When you accept to run software from anyone, including the game itself, you are already trusting that software. If the software publishers are intent on attacking your PC, then they can do it from the main game binary; they don't need to use Game Guard for that. As a corollary, refusing to run Game Guard will not protect you from that company.
One case could be made that Game Guard, being used by many games, becomes a higher-value target: successfully planting a backdoor in Game Guard would give access to a lot more machines than a backdoor in just one game. In that respect, Game Guard comes close to operating systems.
How dangerous Windows is ? (or Linux, or MacOS X,...)
The terms root kit etc have specific meanings in the security world, and it doesn't necessarily mean the program is malicious, simply that it's hiding files on the system. Don't get me wrong - I wouldn't like to have this crap on my computer, but I'm just trying to clarify scary words.
Given the amount of information Game guard does, or supposedly does, gather about your computer you would certainly be placing a lot of trust in their company. With supposed keyloggers built in (haven't seen verified proof only speculation) it gets very dodgy, and I think it's a huge breach of privacy to simply protect against game cheating.
In terms of vulnerabilities it's the same as any software on the market, if bugs are found they could be exploited, leading to control over the computer.
Summary - I personally wouldn't enjoy having it on my computer, I think it has a lot of questionable practices, security wise it's not much different to any other software, and whether or not you should use it comes down to how you feel about what it does.
GameGuard acts as type of inter-process communication proxy, it can stop applications, hide process information from the user, and I believe also has a key-logger.
This is about as nice as Sony's CD Rootkit from a couple of years ago.

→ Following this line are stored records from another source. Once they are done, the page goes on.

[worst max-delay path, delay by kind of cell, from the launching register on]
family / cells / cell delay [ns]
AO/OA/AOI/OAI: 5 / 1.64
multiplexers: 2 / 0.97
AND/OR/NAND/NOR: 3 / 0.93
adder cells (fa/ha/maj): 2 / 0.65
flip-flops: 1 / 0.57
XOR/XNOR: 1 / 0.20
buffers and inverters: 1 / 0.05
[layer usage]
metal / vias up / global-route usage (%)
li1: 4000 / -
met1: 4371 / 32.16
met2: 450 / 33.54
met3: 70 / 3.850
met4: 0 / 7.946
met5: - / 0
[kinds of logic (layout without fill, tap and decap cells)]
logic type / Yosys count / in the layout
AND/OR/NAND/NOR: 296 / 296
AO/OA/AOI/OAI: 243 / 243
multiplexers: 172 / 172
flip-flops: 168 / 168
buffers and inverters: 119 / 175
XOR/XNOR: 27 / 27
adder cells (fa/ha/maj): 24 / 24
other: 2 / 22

This is pretty nefarious because you are already giving the application a lot of control, equivalent to a remote shell in many regards. So if their monitoring network or control points were compromised, this could be pretty awful.
I do not use any games with the technology, but I wonder if you can protect yourself using sanboxing or a virtual machine, or if the technology blocks those attempts to limit its control. At the same time, to the average user this is probably the same tradeoff as giving Facebook the minute-by-minute details of your life.
I wonder if anyone has done a study looking at the network traffic it sends back to see if its at least encrypted or if its not, what content or intercepts are possible.